The 'Nonic' glass could be replaced
Plans to replace the traditional pint glass with one made of shatter-proof plastic will not be accepted by drinkers, the pub industry has warned.
The Home Office has commissioned a new design, in an attempt to stop glasses being used as weapons.
Official figures show 5,500 people are attacked with glasses and bottles every year in England and Wales.
The British Beer and Pub Association said it did not want the new plastic glasses to be made compulsory.
Neil Williams from the association said he was concerned that drinkers would notice a drop in quality.
"For the drinker, the pint glass feels better, it has a nice weight and the drink coats the glass nicely. That's why people go out for a drink, to have a nice experience."
He said there was a danger that pubs with no record of trouble would be penalised.
He said: "I would ask, is it necessary to replace the much-loved pint glass for safety reasons in the vast majority of pubs where there is no problem?
"Pubs shouldn't be put under pressure to stop using glasses if they are safe places to drink. Why on earth ask them to do that?

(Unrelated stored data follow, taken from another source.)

<file path="src/rtl/display_pkg.sv">
// Shared definitions for the serial 7-segment link: segment codes, decode helpers
// and the receiver FSM state encoding. Segment byte layout is {a,b,c,d,e,f,g,dp}.
package display_pkg;

  localparam int FRAME_W = 32;
  localparam int DIGITS  = 4;

  localparam logic [7:0] SEG_0    = 8'hFC;
  localparam logic [7:0] SEG_1    = 8'h60;
  localparam logic [7:0] SEG_2    = 8'hDA;
  localparam logic [7:0] SEG_3    = 8'hF2;
  localparam logic [7:0] SEG_4    = 8'h66;
  localparam logic [7:0] SEG_5    = 8'hB6;
  localparam logic [7:0] SEG_6    = 8'hBE;
  localparam logic [7:0] SEG_7    = 8'hE0;
  localparam logic [7:0] SEG_8    = 8'hFE;
  localparam logic [7:0] SEG_9    = 8'hF6;
  localparam logic [7:0] SEG_DASH = 8'h02;

  typedef enum logic [1:0] {
    ST_IDLE = 2'd0,
    ST_DEC  = 2'd1,
    ST_DONE = 2'd2
  } state_t;

  typedef struct packed {
    logic       err;
    logic       dash;
    logic [3:0] nib;
  } dec_t;

  // Digits match with the DP bit ignored; the dash must match exactly.
  function automatic dec_t seg2bcd(input logic [7:0] seg);
    dec_t r;
    r.err  = 1'b0;
    r.dash = 1'b0;
    r.nib  = 4'hF;
    case ({seg[7:1], 1'b0})
      SEG_0:   r.nib = 4'd0;
      SEG_1:   r.nib = 4'd1;
      SEG_2:   r.nib = 4'd2;
      SEG_3:   r.nib = 4'd3;
      SEG_4:   r.nib = 4'd4;
      SEG_5:   r.nib = 4'd5;
      SEG_6:   r.nib = 4'd6;
      SEG_7:   r.nib = 4'd7;
      SEG_8:   r.nib = 4'd8;
      SEG_9:   r.nib = 4'd9;
      default: begin
        if (seg == SEG_DASH) r.dash = 1'b1;
        else                 r.err  = 1'b1;
      end
    endcase
    return r;
  endfunction

  function automatic logic [7:0] bcd2seg(input logic [3:0] bcd);
    logic [7:0] s;
    case (bcd)
      4'd0:    s = SEG_0;
      4'd1:    s = SEG_1;
      4'd2:    s = SEG_2;
      4'd3:    s = SEG_3;
      4'd4:    s = SEG_4;
      4'd5:    s = SEG_5;
      4'd6:    s = SEG_6;
      4'd7:    s = SEG_7;
      4'd8:    s = SEG_8;
      4'd9:    s = SEG_9;
      default: s = SEG_DASH;
    endcase
    return s;
  endfunction

endpackage

</file>
<file path="src/rtl/display_in_sync_edge.sv">
// Multi-flop synchronizer for an asynchronous level, followed by a registered
// rising-edge pulse.
module sync_edge #(
  parameter int STAGES = 2
) (
  input  logic clk,
  input  logic rst,
  input  logic d,
  output logic level,
  output logic rise
);

  logic [STAGES-1:0] chain;
  logic              prev;

  always_ff @(posedge clk) begin
    if (rst) begin
      chain <= '0;
      prev  <= 1'b0;
      rise  <= 1'b0;
    end else begin
      chain <= {chain[STAGES-2:0], d};
      prev  <= chain[STAGES-1];
      rise  <= chain[STAGES-1] & ~prev;
    end
  end

  assign level = chain[STAGES-1];

endmodule

</file>
<file path="src/rtl/display_in.sv">
// Serial 7-segment link receiver: shifts in the 32-bit segment frame, captures it
// on latch, decodes one byte per cycle and commits BCD/DP/dash/error results.
module display_in
  import display_pkg::*;
#(
  parameter int SYNC_STAGES = 2,
  parameter int CNT_W       = 6
) (
  input  logic        clk,
  input  logic        rst,
  input  logic        ser_clk,
  input  logic        ser_data,
  input  logic        ser_latch,
  output logic [15:0] bcd_out,
  output logic [3:0]  dp_out,
  output logic [3:0]  dash_out,
  output logic        frame_valid,
  output logic        frame_err,
  output logic        overrun,
  output logic [1:0]  fsm_state
);

  logic clk_rise, latch_rise, data_lvl;
  logic clk_lvl_unused, latch_lvl_unused;

  sync_edge #(.STAGES(SYNC_STAGES)) u_sync_clk (
    .clk(clk), .rst(rst), .d(ser_clk), .level(clk_lvl_unused), .rise(clk_rise)
  );
  sync_edge #(.STAGES(SYNC_STAGES)) u_sync_data (
    .clk(clk), .rst(rst), .d(ser_data), .level(data_lvl), .rise()
  );
  sync_edge #(.STAGES(SYNC_STAGES)) u_sync_latch (
    .clk(clk), .rst(rst), .d(ser_latch), .level(latch_lvl_unused), .rise(latch_rise)
  );

  state_t             state;
  logic [FRAME_W-1:0] sr, sr_next, frame;
  logic [CNT_W-1:0]   bit_cnt, cnt_next;
  logic               len_ok;
  logic [1:0]         d;
  logic [15:0]        bcd_sh, bcd_nx;
  logic [3:0]         dp_sh, dp_nx, dash_sh, dash_nx;
  logic               err_sh, err_nx;
  dec_t               cur;

  // A bit arriving in the same cycle as the latch belongs to the closing frame.
  always_comb begin
    sr_next  = sr;
    cnt_next = bit_cnt;
    if (clk_rise) begin
      sr_next  = {data_lvl, sr[FRAME_W-1:1]};
      cnt_next = (&bit_cnt) ? bit_cnt : bit_cnt + 1'b1;
    end
  end

  always_comb begin
    cur     = seg2bcd(frame[8*int'(d) +: 8]);
    bcd_nx  = bcd_sh;
    dp_nx   = dp_sh;
    dash_nx = dash_sh;
    bcd_nx[4*int'(d) +: 4] = cur.nib;
    dp_nx[d]   = frame[8*int'(d)];
    dash_nx[d] = cur.dash;
    err_nx     = err_sh | cur.err;
  end

  always_ff @(posedge clk) begin
    if (rst) begin
      state       <= ST_IDLE;
      sr          <= '0;
      frame       <= '0;
      bit_cnt     <= '0;
      len_ok      <= 1'b0;
      d           <= 2'd0;
      bcd_sh      <= '0;
      dp_sh       <= '0;
      dash_sh     <= '0;
      err_sh      <= 1'b0;
      bcd_out     <= '0;
      dp_out      <= '0;
      dash_out    <= '0;
      frame_err   <= 1'b0;
      frame_valid <= 1'b0;
      overrun     <= 1'b0;
    end else begin
      frame_valid <= 1'b0;
      overrun     <= 1'b0;
      sr          <= sr_next;
      bit_cnt     <= cnt_next;
      case (state)
        ST_IDLE: begin
          if (latch_rise) begin
            frame   <= sr_next;
            len_ok  <= (cnt_next == CNT_W'(FRAME_W));
            bit_cnt <= '0;
            d       <= 2'd0;
            err_sh  <= 1'b0;
            state   <= ST_DEC;
          end
        end
        ST_DEC: begin
          overrun <= latch_rise;
          bcd_sh  <= bcd_nx;
          dp_sh   <= dp_nx;
          dash_sh <= dash_nx;
          err_sh  <= err_nx;
          d       <= d + 2'd1;
          // Last slot: commit so the outputs and the pulse are visible in DONE.
          if (d == 2'(DIGITS - 1)) begin
            bcd_out     <= bcd_nx;
            dp_out      <= dp_nx;
            dash_out    <= dash_nx;
            frame_err   <= ~len_ok | err_nx;
            frame_valid <= 1'b1;
            state       <= ST_DONE;
          end
        end
        ST_DONE: begin
          overrun <= latch_rise;
          state   <= ST_IDLE;
        end
        default: state <= ST_IDLE;
      endcase
    end
  end

  assign fsm_state = state;

endmodule

</file>
<file path="config.mk">
export PLATFORM = sky130hd
export DESIGN_NAME = display_in
export DESIGN_NICKNAME = d
export VERILOG_FILES = /design/src/rtl/display_pkg.sv /design/src/rtl/display_in_sync_edge.sv /design/src/rtl/display_in.sv
export SDC_FILE = /design/constraint.sdc
export NUM_CORES = 1
export LEC_CHECK = 0
export BUFFER_PORTS_ARGS = -buffer_cell sky130_fd_sc_hd__buf_4
export CORE_UTILIZATION = 47
export CTS_CLUSTER_SIZE = 14
export DETAILED_ROUTE_END_ITERATION = 8
export GPL_TIMING_DRIVEN = 0
export PLACE_DENSITY = 0.67
export SYNTH_ARGS = -nofsm -noshare
export SYNTH_HDL_FRONTEND = slang
export SYNTH_SLANG_ARGS = --single-unit
</file>
<file path="constraint.sdc">
create_clock -name clk -period 2.65 [get_ports clk]
set_input_delay 0.1325 -clock clk [delete_from_list [all_inputs] [get_ports clk]]
set_output_delay 0.1325 -clock clk [all_outputs]
set_load 0.01 [all_outputs]
</file>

"They shouldn't be corralled into using plastic glasses. Anything that would move us towards a plastic product would not be welcomed."

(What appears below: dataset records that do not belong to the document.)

==> src/rtl/bias_add_10_pkg.sv <==
// Shared sizes and helpers for the layer-10 bias stage.
package bias_add_10_pkg;

  // Layer-10 sizing (coefficient width, output channels, pixels per channel)
  localparam int unsigned COEFF_WIDTH   = 16;
  localparam int unsigned KERN_S_K_10   = 32;
  localparam int unsigned PIX_PER_CH_10 = 64;

  // FIFO handshake strobes produced by the stage in one cycle
  typedef struct packed {
    logic bias_rd;
    logic in_rd;
    logic out_wr;
  } strobe_t;

  // Counter width able to hold 0..n-1, never narrower than one bit
  function automatic int unsigned cnt_w(input int unsigned n);
    return (n > 1) ? $clog2(n) : 1;
  endfunction

endpackage

==> src/rtl/bias_add_10_sat_add.sv <==
// sat_add: combinational signed add of two W-bit operands, clamped to the W-bit range.
module bias_add_10_sat_add #(
  parameter int unsigned W = 16
) (
  input  logic signed [W-1:0] a_i,
  input  logic signed [W-1:0] b_i,
  output logic signed [W-1:0] sum_o
);

  localparam logic signed [W-1:0] MAX_V = {1'b0, {(W-1){1'b1}}};
  localparam logic signed [W-1:0] MIN_V = {1'b1, {(W-1){1'b0}}};

  logic signed [W:0] sum_wide;

  // One extra bit of headroom; the top two bits disagree only on overflow
  always_comb begin
    sum_wide = {a_i[W-1], a_i} + {b_i[W-1], b_i};
    sum_o    = sum_wide[W-1:0];
    if (sum_wide[W] != sum_wide[W-1]) begin
      sum_o = sum_wide[W] ? MIN_V : MAX_V;
    end
  end

endmodule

Mr Williams said the industry feared extra costs at a time when many pubs were struggling in the recession: "It would impose another cost on us. Red tape is already coming from all sides."
Nick Verebelyi, the designer in charge of delivering the new pint, said they were looking at two approaches.
"One is to coat the glass with a substance that will make sure the glass doesn't shatter into pieces when it is broken - that could be a plastic material for example.
The 'Nonic' (no nick) glass, with a strengthened bulge an inch from the rim was invented in 1960
It replaced the dimpled pint glass (pictured above) which was too difficult to stack
Approximately 126 million pints of beer are served a week in the UK
"But it would have to feel like an existing pint glass to the consumer."
Mr Verebelyi said his company, Design Bridge, was also looking at changing the pint altogether.
"We could do something more radical, by looking at the whole shape and substance of the pint - we could come up with something that is completely different to glass.
"Remember that years ago people used to drink out of pewter tankards. It could be quite a significant paradigm shift."
Mr Verebelyi said he accepted that drinkers are attached to the traditional glass pint.
"You make a change and there is often opposition, we've got to make it appealing to them. We've got to make it desirable and acceptable and cool.
"There's going to be quite a push behind this in terms of the Home Office."
The Home Office Minister, Alan Campbell, said the redesign could make a significant difference to the number of revellers who are injured.
He said: "Innovative design has played an important role in driving down overall crime, including theft, fraud and burglary.
"This project will see those same skills applied to the dangerous and costly issue of alcohol-related crime and I am confident that it will lead to similar successes."